• Activity: In the lines below, the string "stream" may appear; say how many lines hold it and give nothing more.

----------------

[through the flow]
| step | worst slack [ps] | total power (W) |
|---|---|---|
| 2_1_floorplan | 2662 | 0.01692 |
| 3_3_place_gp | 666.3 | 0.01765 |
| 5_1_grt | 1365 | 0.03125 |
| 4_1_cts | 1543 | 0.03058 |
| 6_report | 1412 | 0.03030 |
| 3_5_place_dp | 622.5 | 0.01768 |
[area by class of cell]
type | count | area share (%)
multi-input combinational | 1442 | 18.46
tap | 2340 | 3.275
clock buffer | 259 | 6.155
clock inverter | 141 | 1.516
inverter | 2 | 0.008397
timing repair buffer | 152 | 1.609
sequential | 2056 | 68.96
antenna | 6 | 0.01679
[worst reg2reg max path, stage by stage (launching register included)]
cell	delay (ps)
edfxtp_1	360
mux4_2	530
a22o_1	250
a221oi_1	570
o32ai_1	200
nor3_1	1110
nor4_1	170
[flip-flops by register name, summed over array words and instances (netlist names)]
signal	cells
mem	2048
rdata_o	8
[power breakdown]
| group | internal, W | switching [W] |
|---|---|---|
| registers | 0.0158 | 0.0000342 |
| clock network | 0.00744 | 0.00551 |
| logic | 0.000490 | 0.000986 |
## config.mk

```make
export PLATFORM = sky130hd
export DESIGN_NAME = phmc_mul
export DESIGN_NICKNAME = d
export VERILOG_FILES = /design/src/phmc_pkg.sv /design/src/phmc_mul.sv
export SDC_FILE = /design/constraint.sdc
export NUM_CORES = 2
export LEC_CHECK = 0
export BUFFER_PORTS_ARGS = -buffer_cell sky130_fd_sc_hd__buf_2
export CAP_MARGIN = 20
export CORE_MARGIN = 10
export CORE_UTILIZATION = 25
export CTS_CLUSTER_SIZE = 10
export DETAILED_ROUTE_END_ITERATION = 6
export GPL_TIMING_DRIVEN = 0
export HOLD_SLACK_MARGIN = 0.03
export PLACE_DENSITY_LB_ADDON = 0.08
export SLEW_MARGIN = 30
export SYNTH_ARGS = -nofsm -noshare
export SYNTH_HDL_FRONTEND = slang
export SYNTH_SLANG_ARGS = --single-unit
```

## constraint.sdc

```tcl
create_clock -name clk -period 12.3 [get_ports clk]
set_input_delay 2.46 -clock clk [delete_from_list [all_inputs] [get_ports clk]]
set_output_delay 2.46 -clock clk [all_outputs]
set_load 0.02 [all_outputs]
```

## src/phmc_pkg.sv

```systemverilog
// Shared types and constants for the perfect-hash multiplier checker.
package phmc_pkg;

  localparam int WORD_W            = 64;
  localparam int CNT_W             = 7;   // holds a popcount of 0..64
  localparam int EPOCH_W           = 8;   // tag width of the seen-key map
  localparam int MAX_MASK_BITS_DEF = 12;

  typedef struct packed {
    logic [WORD_W-1:0] random_a;
    logic [WORD_W-1:0] random_b;
    logic [WORD_W-1:0] random_c;
  } in_item_t;

  typedef struct packed {
    logic [WORD_W-1:0] candidate_multiplier;
    logic              accepted;
    logic              mask_too_wide;
  } out_item_t;

  // Request into the shared multiplier.
  typedef struct packed {
    logic              start;
    logic [WORD_W-1:0] a;
    logic [WORD_W-1:0] b;
  } mul_req_t;

  // Response from the shared multiplier.
  typedef struct packed {
    logic              done;
    logic [WORD_W-1:0] product;
  } mul_rsp_t;

endpackage

```

## src/phmc_mul.sv

```systemverilog
// Iterative 64x64 multiplier (low 64 bits) built on one shared 32x32 multiplier.
module phmc_mul
  import phmc_pkg::*;
(
  input  logic     clk,
  input  logic     rst_n,
  input  mul_req_t req,
  output mul_rsp_t rsp
);

  localparam int HALF_W = WORD_W / 2;

  // partial product order: low*low, low(a)*high(b), high(a)*low(b)
  localparam logic [1:0] STEP_LL = 2'd0;
  localparam logic [1:0] STEP_LH = 2'd1;
  localparam logic [1:0] STEP_HL = 2'd2;

  logic [WORD_W-1:0] a_r, b_r;
  logic [1:0]        step_r;
  logic              run_r;
  logic [WORD_W-1:0] pp_r;
  logic [1:0]        pp_sel_r;
  logic              pp_vld_r;
  logic [WORD_W-1:0] acc_r;
  logic              done_r;

  logic [HALF_W-1:0] op_a, op_b;
  logic [WORD_W-1:0] prod;
  logic [WORD_W-1:0] addend;

  // operand select for the shared multiplier
  always_comb begin
    case (step_r)
      STEP_LL: begin
        op_a = a_r[HALF_W-1:0];
        op_b = b_r[HALF_W-1:0];
      end
      STEP_LH: begin
        op_a = a_r[HALF_W-1:0];
        op_b = b_r[WORD_W-1:HALF_W];
      end
      STEP_HL: begin
        op_a = a_r[WORD_W-1:HALF_W];
        op_b = b_r[HALF_W-1:0];
      end
      default: begin
        op_a = a_r[HALF_W-1:0];
        op_b = b_r[HALF_W-1:0];
      end
    endcase
  end

  assign prod = op_a * op_b;

  // cross terms only contribute their low half, shifted up
  assign addend = (pp_sel_r == STEP_LL) ? pp_r : {pp_r[HALF_W-1:0], {HALF_W{1'b0}}};

  // control
  always_ff @(posedge clk) begin
    if (!rst_n) begin
      run_r    <= 1'b0;
      pp_vld_r <= 1'b0;
      done_r   <= 1'b0;
      step_r   <= STEP_LL;
    end else begin
      pp_vld_r <= run_r;
      done_r   <= pp_vld_r && (pp_sel_r == STEP_HL);
      if (req.start) begin
        run_r  <= 1'b1;
        step_r <= STEP_LL;
      end else if (run_r) begin
        step_r <= step_r + 2'd1;
        if (step_r == STEP_HL) begin
          run_r <= 1'b0;
        end
      end
    end
  end

  // datapath
  always_ff @(posedge clk) begin
    pp_r     <= prod;
    pp_sel_r <= step_r;
    if (req.start) begin
      a_r   <= req.a;
      b_r   <= req.b;
      acc_r <= '0;
    end else if (pp_vld_r) begin
      acc_r <= acc_r + addend;
    end
  end

  assign rsp.done    = done_r;
  assign rsp.product = acc_r;

`ifndef SYNTHESIS
  // a result is reported exactly once per multiply
  a_done_single: assert property (@(posedge clk) disable iff (!rst_n)
    done_r |=> !done_r)
    else $error("multiplier done held for more than one cycle");

  // no new request while a multiply is still running
  a_no_overlap: assert property (@(posedge clk) disable iff (!rst_n)
    run_r |-> !req.start)
    else $error("multiplier restarted while busy");

  // done follows each request once all three partial products are summed
  a_done_latency: assert property (@(posedge clk) disable iff (!rst_n)
    req.start |=> ##4 done_r)
    else $error("multiplier done not on schedule");
`endif

endmodule

```

==> summary.md <==
| Metric | Value |
|---|---|
| Status | finished, final reports clean |
| Clk_skew | 0.0757 ns |
| Most frequent cell after synthesis | inv_1 |
| Longest Clk Path Bufs | 3 |
| Relative slew slack | 27.7% |
| Die Area | 0.197 mm^2 |
| Reg2reg path depth | 29 |
| Tmin final | 11.91 ns |
| WL/cell | 28.6 um |
| Cells after Synth | 4896 |
| Post-cts sizing count | 3 |
| Fin util | 28.7% |
| Num ports | 196 |
| Rows | 155 |
| Final hold slack | 0.399 ns |
| Worst-Margin Slew | 1.08 ns |
| Hold crit path type | reg -> reg |
| Cell variety after synth | 74 |
| Core area | 0.179 mm^2 |
| Area growth syn-to-layout | 14.0% |
| Largest net degree at the start of global routing | 72 |
| Crit path buf inv count | 8 |
| CTS tree | built |
| Initial antenna violation count | 3 |
| Fin. Hold Viols | 0 |
| DR pass1 iterations | 5 |
| Primary FF master, synth | dfxtp_1 |
| Post-synth EDFFs | 128 |
| First-pass GRT wire length | 301000 um |
| Slew Viols, Final | 0 |
| Starting density of the core | 25.2% |
| Clk Tree Root Cell | clkbuf_16 |
| Final Cycle Share | 96.9% |
| Clock Sinks | 263 |
| Total GRT Usage | 21.5% |
| Synth top cells by count | inv_1 (907), fa_1 (897), nor2_1 (749), nand2_1 (540), ha_1 (328) |
| Fmax | 0.0839 GHz |
| First DRT Iteration DRCs | 2665 |
| Unrepaired setup endpoints after global routing | false |
| Worst path max stage delay | 0.83 ns |
| Startpoint types | flop |
| Synth area leader | fa_1 |
| HP Start | step_r[1] |
| Area occupied by multi-input gates | 0.0346 mm^2 |
| Die width | 444 um |
| Worst hold stages | 0 |
| Post-synthesis cell area | 0.0450 mm^2 |
| Top post-synthesis cells by area | fa_1 (40%), ha_1 (9.1%), edfxtp_1 (8.5%) |
| Worst path slowest cell | mux2i_2 |
| Global route overflow | 0 |
| Vias in the first global route | 38300 |
| Register area share after synthesis | 14.5% |
| I/O Buffers | 195 |
| Critical R2R Launch | step_r[0] |
| Ys Warns | 0 |
| Clk slew on worst S/H paths | 0.06 ns |
| Mean Syn Cell Area | 9.20 um^2 |
| CP top delay family | adder cells |
| Max-cap violations | 0 |
| Crit-path max FO | 10 |
| Syn_nets | 6252 |
| Min-Delay Endpoint | pp_sel_r[1] |
| # diodes | 0 |
| Cell seen most often among critical-path stages | fa_1 |
| Antenna Nets Post-Route | 0 |
| Die height | 444 um |
| HPWL Detailed | 180000 um |
| Setup bufs post-CTS | 0 |
| FF-to-FF setup slack | 0.39 ns |
| Post-CTS Hold Fix Bufs | 0 |
| Register Area | 0.00655 mm^2 |
| Post-synth top area share | 39.9% |
| Reg-to-reg endpoint | pp_r[63] |
| Critical Path Sink Type | flop |
| Via Count | 35500 |
| Nets | 6524 |
| Asr flop ratio synth | 0% |
| Final setup fails | 0 |
| Share of layout cells above drive strength 1 | 10.3% |
| Fillcell total | 19200 |
| Drt drc | 0 |
| Clock latency on the worst-skew pair | 0.65 ns |
| Critical path class | reg -> reg |
| Placer Congestion | 0.937 |
| DRT Wirelength | 216000 um |
| Yosys reg bits | 263 |
| Crit path DAT | 12.42 ns |
| Setup TNS after final layout | 0 ns |
| TritonCTS Buffers | 38 |
| Crit path required time | 12.81 ns |
| Vias per cell | 4.71 |
| H-tree Lvls | 2 |
### src/tspsa_pkg.sv
// Shared types and constants for the transport-stream packet aligner.
package tspsa_pkg;

    localparam int PACKET_BYTES   = 188;
    localparam int LENGTH_BITS    = 20;
    localparam int WORD_LANES     = 8;
    localparam int WORDS          = (PACKET_BYTES + WORD_LANES - 1) / WORD_LANES;
    localparam int ROW_BITS       = $clog2(WORDS);
    localparam int LANE_BITS      = $clog2(WORD_LANES);
    localparam int FILL_BITS      = $clog2(PACKET_BYTES + 1);
    localparam int LAST_BYTES     = PACKET_BYTES - WORD_LANES * (WORDS - 1);

    localparam logic [7:0] SYNC_BYTE = 8'h47;
    localparam logic [63:0] LAST_WORD_MASK = (64'd1 << (8 * LAST_BYTES)) - 64'd1;

    // One input word: a stream byte and its buffer tags
    typedef struct packed {
        logic [7:0]             data_byte;
        logic                   first_of_buffer;
        logic [LENGTH_BITS-1:0] buffer_length;
    } in_item_t;

    // One output word of a finished packet
    typedef struct packed {
        logic [63:0] packet_word;
        logic [3:0]  word_bytes;
        logic        last_word;
    } out_item_t;

    // Byte write into the packet store
    typedef struct packed {
        logic                en;
        logic [ROW_BITS-1:0] row;
        logic [LANE_BITS-1:0] lane;
        logic [7:0]          data;
    } store_wr_t;

endpackage

### src/tspsa_store.sv
// Packet store: rows of eight bytes, byte-lane write, registered row read.
module tspsa_store (
    input  logic                          clk,
    input  tspsa_pkg::store_wr_t          wr,
    input  logic                          rd_en,
    input  logic [tspsa_pkg::ROW_BITS-1:0] rd_row,
    output logic [63:0]                   rd_data
);

    logic [63:0] mem [tspsa_pkg::WORDS];
    logic [63:0] rd_data_reg;

    // Byte-lane write
    always_ff @(posedge clk)
    begin
        if (wr.en)
        begin
            mem[wr.row][{wr.lane, 3'b000} +: 8] <= wr.data;
        end
    end

    // Registered row read
    always_ff @(posedge clk)
    begin
        if (rd_en)
        begin
            rd_data_reg <= mem[rd_row];
        end
    end

    assign rd_data = rd_data_reg;

endmodule

### src/tspsa_scan.sv
// Per-byte sync search, capture, tail residue and completion control.
module tspsa_scan (
    input  logic                 clk,
    input  logic                 rst_n,
    input  logic                 accept,
    input  tspsa_pkg::in_item_t  item,
    input  logic                 cfg_we,
    input  logic                 cfg_data,
    output tspsa_pkg::store_wr_t wr,
    output logic                 done
);

    localparam logic [1:0] MODE_SEARCH   = 2'd0;
    localparam logic [1:0] MODE_CAPTURE  = 2'd1;
    localparam logic [1:0] MODE_TAIL     = 2'd2;
    localparam logic [1:0] MODE_COMPLETE = 2'd3;

    localparam int LB = tspsa_pkg::LENGTH_BITS;
    localparam int FB = tspsa_pkg::FILL_BITS;
    localparam logic [LB-1:0] POS_MAX = {LB{1'b1}};
    localparam logic [LB:0]   PKT_LEN = (LB+1)'(tspsa_pkg::PACKET_BYTES);
    localparam logic [FB-1:0] FILL_LAST = FB'(tspsa_pkg::PACKET_BYTES - 1);

    logic          enable_reg;
    logic [FB-1:0] fill_reg, fill_next;
    logic [LB-1:0] pos_reg, pos_next;
    logic [1:0]    mode_reg, mode_next;
    logic          ignored_reg, ignored_next;

    logic [LB-1:0] pos_base;
    logic [1:0]    mode_base;
    logic          room_ok;
    logic          wr_en;
    logic [FB-1:0] wr_addr;
    logic          do_gather;
    logic          do_scan;

    // Next state for one accepted byte
    always_comb
    begin
        pos_next     = pos_reg;
        mode_next    = mode_reg;
        fill_next    = fill_reg;
        ignored_next = ignored_reg;
        wr_en        = 1'b0;
        wr_addr      = fill_reg;
        done         = 1'b0;
        do_gather    = 1'b0;
        do_scan      = 1'b0;

        if (item.first_of_buffer)
        begin
            pos_base     = '0;
            mode_base    = MODE_SEARCH;
            ignored_next = !(enable_reg && ({1'b0, item.buffer_length} >= PKT_LEN));
        end
        else
        begin
            pos_base  = pos_reg;
            mode_base = mode_reg;
        end

        // At least a whole packet left in the buffer from here on
        room_ok = {1'b0, item.buffer_length} >= ({1'b0, pos_base} + PKT_LEN);

        if (accept)
        begin
            pos_next  = (pos_base < POS_MAX) ? pos_base + LB'(1) : pos_base;
            mode_next = mode_base;

            if (!ignored_next)
            begin
                if (item.first_of_buffer)
                begin
                    if (fill_reg != '0 && item.data_byte != tspsa_pkg::SYNC_BYTE)
                    begin
                        mode_next = MODE_COMPLETE;
                        do_gather = 1'b1;
                    end
                    else
                    begin
                        fill_next = '0;
                        do_scan   = 1'b1;
                    end
                end
                else
                begin
                    case (mode_base)
                        MODE_CAPTURE,
                        MODE_COMPLETE: do_gather = 1'b1;
                        MODE_TAIL:
                        begin
                            if (fill_reg < FILL_LAST)
                            begin
                                wr_en     = 1'b1;
                                fill_next = fill_reg + FB'(1);
                            end
                        end
                        default: do_scan = 1'b1;
                    endcase
                end

                // Add to the packet; the final byte hands the packet over
                if (do_gather)
                begin
                    wr_en = 1'b1;
                    if (fill_reg == FILL_LAST)
                    begin
                        fill_next = '0;
                        mode_next = MODE_SEARCH;
                        done      = 1'b1;
                    end
                    else
                    begin
                        fill_next = fill_reg + FB'(1);
                    end
                end

                // Sync byte opens a packet or a residue
                if (do_scan && item.data_byte == tspsa_pkg::SYNC_BYTE)
                begin
                    wr_en     = 1'b1;
                    wr_addr   = '0;
                    fill_next = FB'(1);
                    mode_next = room_ok ? MODE_CAPTURE : MODE_TAIL;
                end
            end
        end
        else
        begin
            ignored_next = ignored_reg;
        end
    end

    assign wr.en   = wr_en;
    assign wr.row  = wr_addr[tspsa_pkg::LANE_BITS +: tspsa_pkg::ROW_BITS];
    assign wr.lane = wr_addr[tspsa_pkg::LANE_BITS-1:0];
    assign wr.data = item.data_byte;

    // Control registers
    always_ff @(posedge clk or negedge rst_n)
    begin
        if (!rst_n)
        begin
            enable_reg  <= 1'b0;
            fill_reg    <= '0;
            pos_reg     <= '0;
            mode_reg    <= MODE_SEARCH;
            ignored_reg <= 1'b0;
        end
        else
        begin
            if (cfg_we)
            begin
                enable_reg <= cfg_data;
            end
            fill_reg    <= fill_next;
            pos_reg     <= pos_next;
            mode_reg    <= mode_next;
            ignored_reg <= ignored_next;
        end
    end

endmodule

----------------

• Answer to this task: 2